Biden claimed that "most Americans" support such a ban on firearms. If an assault weapons ban does not succeed, Biden said that the minimum age required to purchase them should be raised from 18 to 21.
The president also said he wants to "strengthen background checks, enact safe storage laws and red flag laws, repeal the immunity that protects gun manufacturers from liability [and] address the mental health crisis deepening the trauma."
Earlier in the speech, Biden said his plan is "not about taking away anyone's guns."
"This is not about vilifying gum, gun owners [sic]. In fact, we believe we should be treating responsible gun owners as an example of how every gun owner should behave. I respect the culture and the tradition and the concerns of lawful gun owners," Biden stated.

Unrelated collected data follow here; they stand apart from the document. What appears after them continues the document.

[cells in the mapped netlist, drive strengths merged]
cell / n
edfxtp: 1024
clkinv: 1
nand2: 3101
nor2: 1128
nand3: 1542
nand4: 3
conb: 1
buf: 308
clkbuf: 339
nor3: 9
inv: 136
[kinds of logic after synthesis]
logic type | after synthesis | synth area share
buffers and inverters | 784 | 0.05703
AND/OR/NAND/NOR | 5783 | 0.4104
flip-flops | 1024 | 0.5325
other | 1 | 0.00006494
===== src/flat_wrapper.sv =====
// flat-port wrapper written by rule: the top's interface ports become plain ports
module button_event_gen_flat 
#(
    parameter int unsigned SIGNAL_NUM    = 1,
    parameter int unsigned COUNTER_WIDTH = 25,
    parameter int unsigned HOLD_TICKS    = 25_000_000,
    parameter int unsigned REPEAT_TICKS  = 5_000_000
)
  (clk, rst, bus_signal_input, bus_press_pulse, bus_release_pulse, bus_repeat_pulse, bus_held);
  button_event_gen_if #(.SIGNAL_NUM(SIGNAL_NUM)) bus_i ();
  input  logic clk;
  input  logic rst;
  input wire logic [$bits(bus_i.signal_input)-1:0] bus_signal_input;
  output wire logic [$bits(bus_i.press_pulse)-1:0] bus_press_pulse;
  output wire logic [$bits(bus_i.release_pulse)-1:0] bus_release_pulse;
  output wire logic [$bits(bus_i.repeat_pulse)-1:0] bus_repeat_pulse;
  output wire logic [$bits(bus_i.held)-1:0] bus_held;
  assign bus_i.signal_input = bus_signal_input;
  assign bus_press_pulse = bus_i.press_pulse;
  assign bus_release_pulse = bus_i.release_pulse;
  assign bus_repeat_pulse = bus_i.repeat_pulse;
  assign bus_held = bus_i.held;
  button_event_gen #(.SIGNAL_NUM(SIGNAL_NUM), .COUNTER_WIDTH(COUNTER_WIDTH), .HOLD_TICKS(HOLD_TICKS), .REPEAT_TICKS(REPEAT_TICKS)) u_core (.clk(clk), .rst(rst), .bus(bus_i));
endmodule

===== config.mk =====
export PLATFORM = sky130hd
export DESIGN_NAME = button_event_gen_flat
export DESIGN_NICKNAME = d
export VERILOG_FILES = /design/src/rtl/button_event_gen_pkg.sv /design/src/rtl/button_event_gen_if.sv /design/src/rtl/button_event_gen_fsm.sv /design/src/rtl/button_event_gen.sv /design/src/flat_wrapper.sv
export SDC_FILE = /design/constraint.sdc
export NUM_CORES = 1
export LEC_CHECK = 0
export CELL_PAD_IN_SITES_DETAIL_PLACEMENT = 1
export CELL_PAD_IN_SITES_GLOBAL_PLACEMENT = 1
export CORE_ASPECT_RATIO = 1.1
export CORE_MARGIN = 4
export CORE_UTILIZATION = 48
export DETAILED_ROUTE_END_ITERATION = 8
export PLACE_DENSITY = 0.8
export SKIP_CTS_REPAIR_TIMING = 1
export SYNTH_ARGS = -nofsm -noshare
export SYNTH_HDL_FRONTEND = slang
export SYNTH_SLANG_ARGS = --single-unit

===== constraint.sdc =====
create_clock -name clk -period 4.3 [get_ports clk]
set_input_delay 1.29 -clock clk [delete_from_list [all_inputs] [get_ports clk]]
set_output_delay 1.29 -clock clk [all_outputs]
set_load 0.005 [all_outputs]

"At the same time, the Second Amendment, like all other rights, is not absolute," he stressed.
He also blamed Republicans for letting the Federal Assault Weapons Ban expire after 10 years in 2004, and he said that mass shootings tripled after the ban expired.
Studies have found when the ban was in place, mass shootings decreased slightly and increased a decade after the ban ended. Some researchers argue that the decline during the decade was instituted was too small to prove the ban caused it, according to Politifact.
Biden said that in order to pass a bill in the Senate, a minimum of 10 Republican senators need to support the legislation.
"My God, the fact that the majority of the Senate Republicans don't want any of these proposals even to be debated or come up for a vote, I find unconscionable," he noted.
The most recent mass shootings occurred in a supermarket in Buffalo, N.Y., an elementary school in Uvalde, Texas, and a medical clinic in Tulsa, Okla.